Problem description:
In full and without changes, output the data.

+===+

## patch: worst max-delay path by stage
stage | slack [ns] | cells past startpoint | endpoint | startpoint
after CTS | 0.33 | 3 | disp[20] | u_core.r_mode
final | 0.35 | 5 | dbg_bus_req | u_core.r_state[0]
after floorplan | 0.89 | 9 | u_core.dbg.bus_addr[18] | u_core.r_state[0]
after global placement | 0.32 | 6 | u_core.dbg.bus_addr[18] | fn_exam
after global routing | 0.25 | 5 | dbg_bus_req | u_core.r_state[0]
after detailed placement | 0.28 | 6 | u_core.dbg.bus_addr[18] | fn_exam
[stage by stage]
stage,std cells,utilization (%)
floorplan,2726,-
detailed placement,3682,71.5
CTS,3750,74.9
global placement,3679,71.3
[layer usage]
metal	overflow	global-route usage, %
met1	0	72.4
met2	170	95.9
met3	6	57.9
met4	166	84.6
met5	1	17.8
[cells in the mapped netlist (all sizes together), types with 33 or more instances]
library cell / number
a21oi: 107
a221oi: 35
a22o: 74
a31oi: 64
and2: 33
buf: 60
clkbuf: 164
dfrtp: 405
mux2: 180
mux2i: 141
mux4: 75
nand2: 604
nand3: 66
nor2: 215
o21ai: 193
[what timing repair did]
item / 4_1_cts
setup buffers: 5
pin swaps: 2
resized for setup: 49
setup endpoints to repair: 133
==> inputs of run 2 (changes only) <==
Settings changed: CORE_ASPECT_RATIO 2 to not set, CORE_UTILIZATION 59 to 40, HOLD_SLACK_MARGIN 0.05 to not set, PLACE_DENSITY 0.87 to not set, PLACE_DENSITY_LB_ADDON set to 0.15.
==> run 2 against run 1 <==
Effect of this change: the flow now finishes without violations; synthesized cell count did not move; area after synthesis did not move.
`config.mk`:
```
export PLATFORM = sky130hd
export DESIGN_NAME = toeplitz_deserializer
export DESIGN_NICKNAME = d
export VERILOG_FILES = /design/src/rtl/toeplitz_deserializer.sv
export SDC_FILE = /design/constraint.sdc
export NUM_CORES = 1
export LEC_CHECK = 0
export CORE_MARGIN = 3
export CORE_UTILIZATION = 35
export DETAILED_ROUTE_END_ITERATION = 8
export GPL_ROUTABILITY_DRIVEN = 0
export GPL_TIMING_DRIVEN = 0
export HOLD_SLACK_MARGIN = 0.02
export REMOVE_ABC_BUFFERS = 1
export SLEW_MARGIN = 10
export SYNTH_ARGS = -nofsm -noshare
export SYNTH_HDL_FRONTEND = slang
export SYNTH_SLANG_ARGS = --single-unit
```
`constraint.sdc`:
```
create_clock -name clk -period 2.65 [get_ports clk]
set_input_delay 0.6625 -clock clk [delete_from_list [all_inputs] [get_ports clk]]
set_output_delay 0.6625 -clock clk [all_outputs]
set_load 0.005 [all_outputs]
```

+===+

Response for this exercise:
## patch: worst max-delay path by stage
stage | slack [ns] | cells past startpoint | endpoint | startpoint
after CTS | 0.33 | 3 | disp[20] | u_core.r_mode
final | 0.35 | 5 | dbg_bus_req | u_core.r_state[0]
after floorplan | 0.89 | 9 | u_core.dbg.bus_addr[18] | u_core.r_state[0]
after global placement | 0.32 | 6 | u_core.dbg.bus_addr[18] | fn_exam
after global routing | 0.25 | 5 | dbg_bus_req | u_core.r_state[0]
after detailed placement | 0.28 | 6 | u_core.dbg.bus_addr[18] | fn_exam
[stage by stage]
stage,std cells,utilization (%)
floorplan,2726,-
detailed placement,3682,71.5
CTS,3750,74.9
global placement,3679,71.3
[layer usage]
metal	overflow	global-route usage, %
met1	0	72.4
met2	170	95.9
met3	6	57.9
met4	166	84.6
met5	1	17.8
[cells in the mapped netlist (all sizes together), types with 33 or more instances]
library cell / number
a21oi: 107
a221oi: 35
a22o: 74
a31oi: 64
and2: 33
buf: 60
clkbuf: 164
dfrtp: 405
mux2: 180
mux2i: 141
mux4: 75
nand2: 604
nand3: 66
nor2: 215
o21ai: 193
[what timing repair did]
item / 4_1_cts
setup buffers: 5
pin swaps: 2
resized for setup: 49
setup endpoints to repair: 133
==> inputs of run 2 (changes only) <==
Settings changed: CORE_ASPECT_RATIO 2 to not set, CORE_UTILIZATION 59 to 40, HOLD_SLACK_MARGIN 0.05 to not set, PLACE_DENSITY 0.87 to not set, PLACE_DENSITY_LB_ADDON set to 0.15.
==> run 2 against run 1 <==
Effect of this change: the flow now finishes without violations; synthesized cell count did not move; area after synthesis did not move.
`config.mk`:
```
export PLATFORM = sky130hd
export DESIGN_NAME = toeplitz_deserializer
export DESIGN_NICKNAME = d
export VERILOG_FILES = /design/src/rtl/toeplitz_deserializer.sv
export SDC_FILE = /design/constraint.sdc
export NUM_CORES = 1
export LEC_CHECK = 0
export CORE_MARGIN = 3
export CORE_UTILIZATION = 35
export DETAILED_ROUTE_END_ITERATION = 8
export GPL_ROUTABILITY_DRIVEN = 0
export GPL_TIMING_DRIVEN = 0
export HOLD_SLACK_MARGIN = 0.02
export REMOVE_ABC_BUFFERS = 1
export SLEW_MARGIN = 10
export SYNTH_ARGS = -nofsm -noshare
export SYNTH_HDL_FRONTEND = slang
export SYNTH_SLANG_ARGS = --single-unit
```
`constraint.sdc`:
```
create_clock -name clk -period 2.65 [get_ports clk]
set_input_delay 0.6625 -clock clk [delete_from_list [all_inputs] [get_ports clk]]
set_output_delay 0.6625 -clock clk [all_outputs]
set_load 0.005 [all_outputs]
```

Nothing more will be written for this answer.